Soundtrack album by Pritam, Mithoon, Yo Yo Honey Singh, Arko and Anupam Amod
- Released: 3 December 2013
- Recorded: 2013
- Genre: Feature film soundtrack
- Length: 1:02:33
- Language: Hindi
- Label: T-Series
- Producer: Bhushan Kumar

Pritam chronology
| Dhoom 3 (2013) | Yaariyan (2013) | Shaadi Ke Side Effects (2014) |

Mithoon chronology
| Aashiqui 2 (2013) | Yaariyan (2014) | Samrat & Co. (2014) |

Yo Yo Honey Singh chronology
| Boss (2013) | Yaariyan (2014) | Ragini MMS 2 (2014) |

Arko chronology
| Jism 2 (2012) | Yaariyan (2014) | Hate Story 2 (2014) |

Anupam Amod chronology
| Once Upon ay Time in Mumbai Dobaara! (2013) | Yaariyan (2014) | I Love New Year (2015) |

= Yaariyan (soundtrack) =

Yaariyan is the soundtrack album to the 2014 film of the same name directed by Divya Khosla Kumar and produced by T-Series Films. The album featured 13 songs composed by an assortment of musicians, which include: Pritam, Mithoon, Yo Yo Honey Singh, Arko and Anupam Amod, with lyrics written by Amitabh Bhattacharya, Irshad Kamil, Mithoon, Singh and Arko. The album was released through T-Series on 3 December 2013.

== Background ==
The music for the film is curated by Pritam, Mithoon, Yo Yo Honey Singh, Arko and Anupam Amod; the latter three would write lyrics for their songs, whereas Pritam's compositions had lyrics written by Amitabh Bhattacharya and Irshad Kamil. Pritam, who usually wanted to take charge of the film's music in its entirety, accepted composing for Yaariyan due to his rapport with Bhushan Kumar, the producer and whose wife Divya making her directorial debut with this film.

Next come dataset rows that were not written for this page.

<file path="config.mk">
export PLATFORM = sky130hd
export DESIGN_NAME = sup_reset_ctrl
export DESIGN_NICKNAME = d
export VERILOG_FILES = /design/src/rtl/sup_rst_pkg.sv /design/src/rtl/sup_sync.sv /design/src/rtl/sup_kick_qual.sv /design/src/rtl/sup_wdog.sv /design/src/rtl/sup_rst_hold.sv /design/src/rtl/sup_reset_ctrl.sv
export SDC_FILE = /design/constraint.sdc
export NUM_CORES = 1
export LEC_CHECK = 0
export ABC_AREA = 1
export BUFFER_PORTS_ARGS = -buffer_cell sky130_fd_sc_hd__buf_2
export CAP_MARGIN = 20
export CORE_AREA = 2 2 65 67
export CTS_CLUSTER_SIZE = 40
export DETAILED_ROUTE_END_ITERATION = 10
export DIE_AREA = 0 0 67 69
export GPL_TIMING_DRIVEN = 0
export HOLD_SLACK_MARGIN = 0.05
export PLACE_DENSITY = 0.6
export RECOVER_POWER = 25
export SYNTH_ARGS = -nofsm -noshare
export SYNTH_HDL_FRONTEND = slang
export SYNTH_SLANG_ARGS = --single-unit
</file>
<file path="constraint.sdc">
create_clock -name clk -period 1.5 [get_ports clk]
set_input_delay 0.075 -clock clk [delete_from_list [all_inputs] [get_ports clk]]
set_output_delay 0.075 -clock clk [all_outputs]
set_load 0.05 [all_outputs]
</file>
--- src/rtl/useq_pkg.sv ---
package useq_pkg;

   typedef enum logic [1:0] {
      BC_NEXT = 2'd0,
      BC_JUMP = 2'd1,
      BC_COND = 2'd2,
      BC_MAP  = 2'd3
   } bc_e;

   // mutually exclusive groups, stored encoded (0 = none)
   localparam int N_BUS  = 4;
   localparam int N_ALU  = 3;
   localparam int N_MEM  = 2;
   localparam int BUS_CW = $clog2(N_BUS + 1);
   localparam int ALU_CW = $clog2(N_ALU + 1);
   localparam int MEM_CW = $clog2(N_MEM + 1);

   localparam logic [BUS_CW-1:0] BUS_NONE = BUS_CW'(0);
   localparam logic [BUS_CW-1:0] BUS_PC   = BUS_CW'(1);
   localparam logic [BUS_CW-1:0] BUS_C    = BUS_CW'(2);
   localparam logic [BUS_CW-1:0] BUS_MD   = BUS_CW'(3);
   localparam logic [BUS_CW-1:0] BUS_REG  = BUS_CW'(4);

   localparam logic [ALU_CW-1:0] ALU_NONE = ALU_CW'(0);
   localparam logic [ALU_CW-1:0] ALU_ADD  = ALU_CW'(1);
   localparam logic [ALU_CW-1:0] ALU_SUB  = ALU_CW'(2);
   localparam logic [ALU_CW-1:0] ALU_AND  = ALU_CW'(3);

   localparam logic [MEM_CW-1:0] MEM_NONE = MEM_CW'(0);
   localparam logic [MEM_CW-1:0] MEM_RD   = MEM_CW'(1);
   localparam logic [MEM_CW-1:0] MEM_WR   = MEM_CW'(2);

   // horizontal (one bit per line) field
   localparam int H_MA_IN = 0;
   localparam int H_INC4  = 1;
   localparam int H_C_IN  = 2;
   localparam int H_PC_IN = 3;
   localparam int H_IR_IN = 4;
   localparam int H_A_IN  = 5;
   localparam int H_R_IN  = 6;
   localparam int H_GRA   = 7;
   localparam int H_GRB   = 8;
   localparam int H_GRC   = 9;
   localparam int H_WAIT  = 10;
   localparam int H_END   = 11;
   localparam int N_HORZ  = 12;

   // output vector layout
   localparam int CTL_BUS_LSB  = 0;
   localparam int CTL_ALU_LSB  = CTL_BUS_LSB + N_BUS;
   localparam int CTL_MEM_LSB  = CTL_ALU_LSB + N_ALU;
   localparam int CTL_HORZ_LSB = CTL_MEM_LSB + N_MEM;
   localparam int N_CTL        = CTL_HORZ_LSB + N_HORZ;
   localparam int CTL_WAIT     = CTL_HORZ_LSB + H_WAIT;
   localparam int CTL_END      = CTL_HORZ_LSB + H_END;

   // control store layout
   localparam int A_FETCH   = 0;
   localparam int A_DISP    = 2;
   localparam int A_NOP     = 3;
   localparam int A_ADD     = 4;
   localparam int A_SUB     = 7;
   localparam int A_ST      = 10;
   localparam int A_BZ      = 13;
   localparam int A_BZ_NT   = 14;
   localparam int A_PCLOAD  = 15;
   localparam int A_JMP     = 16;
   localparam int A_TST     = 17;
   localparam int A_TST_NT  = 18;
   localparam int A_TST_T   = 19;
   localparam int A_EXC     = 20;
   localparam int A_LAST    = 21;

endpackage
$ cat config.mk
export PLATFORM = sky130hd
export DESIGN_NAME = lvl_irq_top
export DESIGN_NICKNAME = d
export VERILOG_FILES = /design/src/rtl/lvl_irq_pkg.sv /design/src/rtl/lvl_irq_ctrl.sv /design/src/rtl/lvl_irq_dp.sv /design/src/rtl/lvl_irq_top.sv
export SDC_FILE = /design/constraint.sdc
export NUM_CORES = 1
export LEC_CHECK = 0
export CORE_MARGIN = 10
export CORE_UTILIZATION = 35
export DETAILED_ROUTE_END_ITERATION = 10
export PLACE_DENSITY_LB_ADDON = 0.2
export SKIP_CTS_REPAIR_TIMING = 1
export SLEW_MARGIN = 20
export SYNTH_ARGS = -nofsm -noshare
export SYNTH_HDL_FRONTEND = slang
export SYNTH_SLANG_ARGS = --single-unit
$ cat constraint.sdc
create_clock -name clk -period 49.7 [get_ports clk]
set_clock_uncertainty 0.1 [all_clocks]
set_input_delay 9.94 -clock clk [delete_from_list [all_inputs] [get_ports clk]]
set_output_delay 9.94 -clock clk [all_outputs]
set_load 0.03 [all_outputs]
$ cat src/rtl/lvl_irq_pkg.sv
package lvl_irq_pkg;
  // Strobes sent from control to datapath each cycle
  typedef struct packed {
    logic takeAck;   // accept honoured this cycle
    logic blockIrq;  // break detected or pending: silence maskable path
  } ctlStrobe_t;
endpackage

$ cat src/rtl/lvl_irq_ctrl.sv
module lvl_irq_ctrl
  import lvl_irq_pkg::*;
#(
  parameter int SYNC_STAGES = 2
) (
  input  logic       clk,
  input  logic       rstN,
  input  logic       ack,
  input  logic       extIrq,
  input  logic       breakN,
  output ctlStrobe_t strobe,
  output logic       breakReq
);
  localparam int PIPE_W = SYNC_STAGES + 1;

  logic [PIPE_W-1:0] brkPipe;
  logic              brkFall;
  logic              breakPend;

  // synchronizer plus one history stage, idle high
  always_ff @(posedge clk or negedge rstN) begin
    if (!rstN) brkPipe <= '1;
    else       brkPipe <= {brkPipe[PIPE_W-2:0], breakN};
  end

  assign brkFall = brkPipe[PIPE_W-1] & ~brkPipe[PIPE_W-2];

  always_ff @(posedge clk or negedge rstN) begin
    if (!rstN)        breakPend <= 1'b0;
    else if (brkFall) breakPend <= 1'b1;
  end

  assign breakReq        = breakPend;
  assign strobe.blockIrq = breakPend | brkFall;
  assign strobe.takeAck  = ack & extIrq & ~strobe.blockIrq;

  // break request is sticky until reset
  a_r10_break_sticky: assert property (@(posedge clk) disable iff (!rstN)
    breakReq |=> breakReq);

  // break silences the maskable request line
  a_r11_break_blocks: assert property (@(posedge clk) disable iff (!rstN)
    breakReq |-> !extIrq);
endmodule

$ cat src/rtl/lvl_irq_dp.sv
module lvl_irq_dp
  import lvl_irq_pkg::*;
#(
  parameter int NUM_SRC = 31,
  parameter int LVL_W   = 3
) (
  input  logic                       clk,
  input  logic                       rstN,
  input  logic [NUM_SRC-1:0]         irqReq,
  input  logic                       cfgWe,
  input  logic [$clog2(NUM_SRC)-1:0] cfgIdx,
  input  logic [LVL_W-1:0]           cfgLevel,
  input  logic                       maskWe,
  input  logic [LVL_W-1:0]           maskData,
  input  logic                       intEnable,
  input  ctlStrobe_t                 strobe,
  output logic                       extIrq,
  output logic [$clog2(NUM_SRC)-1:0] vecNum,
  output logic [LVL_W-1:0]           vecLevel,
  output logic [LVL_W-1:0]           maskLevel,
  output logic [$clog2(NUM_SRC)-1:0] acceptedSrc
);
  localparam int               IDX_W   = $clog2(NUM_SRC);
  localparam logic [LVL_W-1:0] LVL_OFF = '1;

  logic [LVL_W-1:0]   srcLvl [NUM_SRC];
  logic [NUM_SRC-1:0] eligible;
  logic               bestFound;
  logic [IDX_W-1:0]   bestIdx;
  logic [LVL_W-1:0]   bestLvl;
  logic               fire;

  // per-source level registers
  always_ff @(posedge clk or negedge rstN) begin
    if (!rstN) begin
      for (int i = 0; i < NUM_SRC; i++) srcLvl[i] <= LVL_OFF;
    end else if (cfgWe) begin
      for (int i = 0; i < NUM_SRC; i++)
        if (cfgIdx == IDX_W'(i)) srcLvl[i] <= cfgLevel;
    end
  end

  // eligibility per source
  for (genvar g = 0; g < NUM_SRC; g++) begin : gElig
    assign eligible[g] = irqReq[g] && (srcLvl[g] != LVL_OFF) && (srcLvl[g] < maskLevel);
  end

  // resolver: lowest level wins, scanning downward so lower index wins ties
  always_comb begin
    bestFound = 1'b0;
    bestIdx   = '0;
    bestLvl   = LVL_OFF;
    for (int i = NUM_SRC - 1; i >= 0; i--) begin
      if (eligible[i] && (srcLvl[i] <= bestLvl)) begin
        bestFound = 1'b1;
        bestIdx   = IDX_W'(i);
        bestLvl   = srcLvl[i];
      end
    end
  end

  assign fire = bestFound & intEnable & ~strobe.blockIrq;

  always_ff @(posedge clk or negedge rstN) begin
    if (!rstN) begin
      extIrq   <= 1'b0;
      vecNum   <= '0;
      vecLevel <= '0;
    end else begin
      extIrq   <= fire;
      vecNum   <= fire ? bestIdx : '0;
      vecLevel <= fire ? bestLvl : '0;
    end
  end

  always_ff @(posedge clk or negedge rstN) begin
    if (!rstN) begin
      maskLevel   <= LVL_OFF;
      acceptedSrc <= '0;
    end else begin
      if (maskWe)              maskLevel <= maskData;
      else if (strobe.takeAck) maskLevel <= vecLevel;
      if (strobe.takeAck)      acceptedSrc <= vecNum;
    end
  end

  // a presented request never carries the disabled level
  a_r2_not_disabled: assert property (@(posedge clk) disable iff (!rstN)
    extIrq |-> (vecLevel != LVL_OFF));

  // presented level lay below the mask in force at the sampling edge
  a_r5_below_mask: assert property (@(posedge clk) disable iff (!rstN)
    extIrq |-> (vecLevel < $past(maskLevel)));

  // request only follows a cycle with interrupts enabled
  a_r6_enable_gate: assert property (@(posedge clk) disable iff (!rstN)
    extIrq |-> $past(intEnable));

  // an honoured accept latches the presented index
  a_r8_accept_latch: assert property (@(posedge clk) disable iff (!rstN)
    strobe.takeAck |=> (acceptedSrc == $past(vecNum)));
endmodule

$ cat src/rtl/lvl_irq_top.sv
module lvl_irq_top
  import lvl_irq_pkg::*;
#(
  parameter int NUM_SRC = 31,
  parameter int LVL_W   = 3
) (
  input  logic                       clk,
  input  logic                       rstN,
  input  logic [NUM_SRC-1:0]         irqReq,
  input  logic                       cfgWe,
  input  logic [$clog2(NUM_SRC)-1:0] cfgIdx,
  input  logic [LVL_W-1:0]           cfgLevel,
  input  logic                       maskWe,
  input  logic [LVL_W-1:0]           maskData,
  input  logic                       intEnable,
  input  logic                       ack,
  input  logic                       breakN,
  output logic                       extIrq,
  output logic [$clog2(NUM_SRC)-1:0] vecNum,
  output logic [LVL_W-1:0]           vecLevel,
  output logic [LVL_W-1:0]           maskLevel,
  output logic [$clog2(NUM_SRC)-1:0] acceptedSrc,
  output logic                       breakReq
);
  ctlStrobe_t strobe;

  lvl_irq_ctrl #(.SYNC_STAGES(2)) uCtrl (
    .clk      (clk),
    .rstN     (rstN),
    .ack      (ack),
    .extIrq   (extIrq),
    .breakN   (breakN),
    .strobe   (strobe),
    .breakReq (breakReq)
  );

  lvl_irq_dp #(.NUM_SRC(NUM_SRC), .LVL_W(LVL_W)) uDp (
    .clk         (clk),
    .rstN        (rstN),
    .irqReq      (irqReq),
    .cfgWe       (cfgWe),
    .cfgIdx      (cfgIdx),
    .cfgLevel    (cfgLevel),
    .maskWe      (maskWe),
    .maskData    (maskData),
    .intEnable   (intEnable),
    .strobe      (strobe),
    .extIrq      (extIrq),
    .vecNum      (vecNum),
    .vecLevel    (vecLevel),
    .maskLevel   (maskLevel),
    .acceptedSrc (acceptedSrc)
  );
endmodule

---- After elaboration in Yosys (flattened, before gate mapping) ----
Cells that the tools add are included.
Widths: inputs -> output; s select.
storage, ports and cells
  register bits ........................... 114
  input bits .............................. 49
  output and inout bits ................... 18
  logic and storage cells ................. 392
cells by class
  magnitude comparators ................... 62
  equal/unequal tests ..................... 61
  muxes and demuxes ....................... 97
  bitwise operators ....................... 8
  reduce and logical (&&, ||, !) cells .... 126
operators with widths
  operator            count
  $mux 5              32
  $mux 3              34
  $logic_and 1x1->1   93
  $lt 3x3->1          31
  $ne 3x3->1 const B  31
  $le 3x3->1          30
  $eq 5x5->1 const B  15
  $reduce_and 2->1    31
  $eq 5x4->1 const B  8
  $mux 1              31
  $eq 5x3->1 const B  4
  $eq 5x2->1 const B  2
  $and 1x1->1         5
  $eq 5x1->1 const B  1
  $logic_not 5->1     1
  $le 3x3->1 const B  1
  $not 1->1           2
  $reduce_bool 2->1   1
  $or 1x1->1          1

---- Logic depth before layout (Yosys ltp) ----
  word-level depth ........................ 98
  gate-level depth with buffers ........... 239
  depth with buffers taken out ............ 235

---- Hierarchy ----
From an unflattened synthesis, not the netlist that was laid out.
unflattened totals
  cells, all modules ...................... 1,221
  area, all modules ....................... 10,615.2 sq um
by module, submodules not included
  module        instances  cells an instance  area an instance (sq um)  seq. area each (sq um)
  lvl_irq_dp    1          1,212              10,473.8                  2,872.8
  lvl_irq_ctrl  1          9                  141.4                     103.8

---- Worst setup path after synthesis ----
No wires, ideal clock.
  path kind ............................... input to register
  start point ............................. input irqReq[30]
  end point ............................... register uDp.vecNum[1]
  library setup time ...................... 0.125 ns
  arrival ................................. 48.284 ns
  required time ........................... 49.475 ns
  path slack .............................. 1.191 ns
  cell stages on the path ................. 226
  path buffers ............................ 4
  cell sequence ........................... nor2b_1 -> o211ai_2 -> nand2b_4 -> inv_4 -> ha_1 -> nand3_1 -> o21ai_0 -> o211ai_1 -> buf_6 -> mux2_2 -> ha_1 -> nor2_1 -> and2_1 -> a211oi_1 -> o31ai_1 -> mux2_2 -> ha_1 -> nor2_1 -> [... 190 more ...] -> a21o_1 -> ha_1 -> a21o_1 -> a21oi_1 -> a31oi_1 -> nor2_1 -> inv_1 -> nand2_1 -> inv_1 -> a21oi_1 -> ha_1 -> a21o_1 -> a21oi_1 -> a31oi_1 -> nor2_1 -> nor4b_2 -> a21o_1 -> a2111oi_0
on the way
  word-level cells in the longest chain between the ends .. 97
  elaborated cells on any way between the ends .. 158
  classes of those cells .................. order compare (30); mux (93); bitwise (2); reduce/logical (33)
RTL lines
  what                                line              source
  from (decl)                         lvl_irq_top.sv:9  input logic [NUM_SRC-1:0] irqReq,
  $logic_and 1x1->1 (*) (2 in a row)  lvl_irq_dp.sv:45  assign eligible[g] = irqReq[g] && (srcLvl[g] != LVL_OFF) && (srcLvl[g] < maskLevel);
  $logic_and 1x1->1 (*)               lvl_irq_dp.sv:54  if (eligible[i] && (srcLvl[i] <= bestLvl)) begin
  $mux 3                              lvl_irq_dp.sv:54
  $le 3x3->1                          lvl_irq_dp.sv:54
  $logic_and 1x1->1                   lvl_irq_dp.sv:54
  $mux 3                              lvl_irq_dp.sv:54
  $le 3x3->1                          lvl_irq_dp.sv:54
  $logic_and 1x1->1                   lvl_irq_dp.sv:54
  [... 79 more ...]                   n/a
  $le 3x3->1                          lvl_irq_dp.sv:54
  $logic_and 1x1->1                   lvl_irq_dp.sv:54
  $mux 3                              lvl_irq_dp.sv:54
  $le 3x3->1                          lvl_irq_dp.sv:54
  $logic_and 1x1->1                   lvl_irq_dp.sv:54
  $mux 1                              lvl_irq_dp.sv:54
  $and 1x1->1 (2 in a row)            lvl_irq_dp.sv:62  assign fire = bestFound & intEnable & ~strobe.blockIrq;
  $mux 5 (*)                          lvl_irq_dp.sv:71  vecNum <= fire ? bestIdx : '0;
  to (signal assigned)                lvl_irq_dp.sv:71
  to (decl)                           lvl_irq_dp.sv:18  output logic [$clog2(NUM_SRC)-1:0] vecNum,
Mark *: on every way between the ends. The rest lies on a longest branch, timed or not.
A chain may end at the register's enable or synchronous reset.

---- Worst setup path after layout ----
  start point ............................. input irqReq[30]
  end point ............................... register uDp.vecLevel[0]
on the way
  word-level cells in the longest chain between the ends .. 97
  elaborated cells on any way between the ends .. 128
  classes of those cells .................. order compare (30); mux (63); bitwise (2); reduce/logical (33)
RTL lines
  what                                line              source
  $logic_and 1x1->1 (*) (2 in a row)  lvl_irq_dp.sv:45
  $logic_and 1x1->1 (*)               lvl_irq_dp.sv:54
  $mux 3                              lvl_irq_dp.sv:54
  $le 3x3->1                          lvl_irq_dp.sv:54
  $logic_and 1x1->1                   lvl_irq_dp.sv:54
  $mux 3                              lvl_irq_dp.sv:54
  $le 3x3->1                          lvl_irq_dp.sv:54
  $logic_and 1x1->1                   lvl_irq_dp.sv:54
  [... 79 more ...]                   n/a
  $le 3x3->1                          lvl_irq_dp.sv:54
  $logic_and 1x1->1                   lvl_irq_dp.sv:54
  $mux 3                              lvl_irq_dp.sv:54
  $le 3x3->1                          lvl_irq_dp.sv:54
  $logic_and 1x1->1                   lvl_irq_dp.sv:54
  $mux 1                              lvl_irq_dp.sv:54
  $and 1x1->1 (2 in a row)            lvl_irq_dp.sv:62
  $mux 3 (*)                          lvl_irq_dp.sv:72  vecLevel <= fire ? bestLvl : '0;
  to (signal assigned)                lvl_irq_dp.sv:72
  to (decl)                           lvl_irq_dp.sv:19  output logic [LVL_W-1:0] vecLevel,
Marked as above.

Honey Singh also joined the film owing to Bhushan's rapport and contributed to "ABCD" (as rapper) and "Sunny Sunny" (as composer and rapper) after a live concert performance in Dubai. Mithoon and Arko, who was launched by the label on Aashiqui 2 (2013) and Jism 2 (2012) had composed two songs, respectively. Arko played the song "Allah Waariyan" live on guitar during a music audition, and after being offered the role, he discussed with the music team on finding the right voice, before choosing Shafqat Amanat Ali. He said, "Allah Waariyan is about relationships, friendship, beautiful memories, and it happens at a very important juncture in the film when things turn emotional and serious." Shafqat felt the song was written specifically for him, which had elements of Sufi music. The other song "Zor Lagaake Haisha" is a climatic rock number, which was described as "simple, colloquial, and encouraging for a competition" and a non-filmi number runs on bass and rhythm.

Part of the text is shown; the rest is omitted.